Britse scholieren scoren hogere cijfers voor bèta- dan voor alfavakken

Op de Britse eilanden is chemie het schoolvak waarvoor het hoogste percentage voldoendes wordt gescoord: 93,9 % haalt een C of hoger binnen het in Engeland en Wales gangbare GCSE-examensysteem. Voor natuurkunde en biologie zijn de percentages nauwelijks lager. Maar voor een soft vak als mediastudies slaagt amper tweederde, zo meldt BBC-columnist Michael Blastland.

Een sluitende verklaring voor deze discrepantie weet de auteur ook niet te geven. Eén hypothese is dat alleen de echt getalenteerde nerds voor harde bètavakken kiezen, terwijl mediastudies meer iets is voor ‘dimwits’ die sowieso niks kunnen.

Maar dat verklaart weer niet waarom het slaagpercentage voor wiskunde nog lager is. Dat zou nog kunnen komen doordat het voor iets te veel mensen een verplicht nummer is. Alleen is het slaagpercentage voor het niet-verplichte ‘additional maths’ (zeg maar wiskunde 2) óók erg laag.

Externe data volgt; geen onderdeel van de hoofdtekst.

`src/rtl/vc_rr_scheduler.sv`:
```
// Round-robin mover from 4 input FIFOs to 4 class-selected output FIFOs; pop->push latency 2, one word per 2 cycles.
// A full output class (almost_full) stalls the word in SEND and blocks every channel until it drains.
module vc_rr_scheduler #(
  parameter int DATA_W    = 12,
  parameter int CLASS_LSB = 10,
  parameter int STALL_W   = 8
) (
  input  logic               clk,
  input  logic               reset_L,
  input  logic               enable,
  input  logic [3:0]         empty_in,
  input  logic [DATA_W-1:0]  in_data0,
  input  logic [DATA_W-1:0]  in_data1,
  input  logic [DATA_W-1:0]  in_data2,
  input  logic [DATA_W-1:0]  in_data3,
  input  logic [3:0]         almost_full_out,
  output logic [3:0]         pop_in,
  output logic [3:0]         push_out,
  output logic [DATA_W-1:0]  data_out,
  output logic [1:0]         grant_idx,
  output logic               busy,
  output logic [STALL_W-1:0] stall_cnt
);

  typedef enum logic [1:0] {IDLE, READ, SEND} state_t;

  state_t              state, state_nxt;
  logic [1:0]          rr_ptr;
  logic [1:0]          grant_q;
  logic [DATA_W-1:0]   hold_data;
  logic [1:0]          hold_cls;
  logic [1:0]          grant;
  logic                grant_vld;
  logic                send_ok;
  logic                do_pop;
  logic [DATA_W-1:0]   sel_data;

  // First non-empty channel scanning upward from rr_ptr with 2-bit wrap.
  always_comb begin
    grant_vld = 1'b0;
    grant     = rr_ptr;
    for (int i = 0; i < 4; i++) begin
      logic [1:0] idx;
      idx = rr_ptr + 2'(i);
      if (!grant_vld && !empty_in[idx]) begin
        grant_vld = 1'b1;
        grant     = idx;
      end
    end
  end

  always_comb begin
    sel_data = in_data0;
    case (grant_q)
      2'd0:    sel_data = in_data0;
      2'd1:    sel_data = in_data1;
      2'd2:    sel_data = in_data2;
      default: sel_data = in_data3;
    endcase
  end

  assign send_ok = (state == SEND) && !almost_full_out[hold_cls];
  // A new pop is only allowed once the previous word has left (IDLE or a push this cycle).
  assign do_pop  = reset_L && enable && grant_vld && ((state == IDLE) || send_ok);

  always_ff @(posedge clk) begin
    if (!reset_L) state <= IDLE;
    else          state <= state_nxt;
  end

  always_comb begin
    state_nxt = state;
    case (state)
      IDLE:    state_nxt = do_pop ? READ : IDLE;
      READ:    state_nxt = SEND;
      SEND:    if (send_ok) state_nxt = do_pop ? READ : IDLE;
      default: state_nxt = IDLE;
    endcase
  end

  always_comb begin
    pop_in    = do_pop ? (4'b0001 << grant) : 4'b0000;
    push_out  = (reset_L && send_ok) ? (4'b0001 << hold_cls) : 4'b0000;
    data_out  = (reset_L && send_ok) ? hold_data : '0;
    busy      = reset_L && (state != IDLE);
    grant_idx = reset_L ? grant_q : 2'd0;
  end

  always_ff @(posedge clk) begin
    if (!reset_L) begin
      rr_ptr    <= 2'd0;
      grant_q   <= 2'd0;
      hold_data <= '0;
      hold_cls  <= 2'd0;
      stall_cnt <= '0;
    end else begin
      if (do_pop) begin
        grant_q <= grant;
        rr_ptr  <= grant + 2'd1;
      end
      if (state == READ) begin
        hold_data <= sel_data;
        hold_cls  <= sel_data[CLASS_LSB+1:CLASS_LSB];
      end
      if ((state == SEND) && almost_full_out[hold_cls] && (stall_cnt != '1))
        stall_cnt <= stall_cnt + 1'b1;
    end
  end

endmodule

```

Blastland suggereert dat het idee, dat chemie veel moeilijker is dan mediastudies, misschien wel een fabeltje is. In de wereld gebracht door journalisten die zélf niks van bètavakken snappen.

Merkwaardig is dan wel dat de gemiddelde chemicus er precies hetzelfde over denkt.

De enige logische verklaring lijkt te zijn dat er bij de vaststelling van de examenniveaus voor verschillende vakken iets grondig scheef zit. Gek genoeg wordt die mogelijkheid in het stuk niet eens genoemd.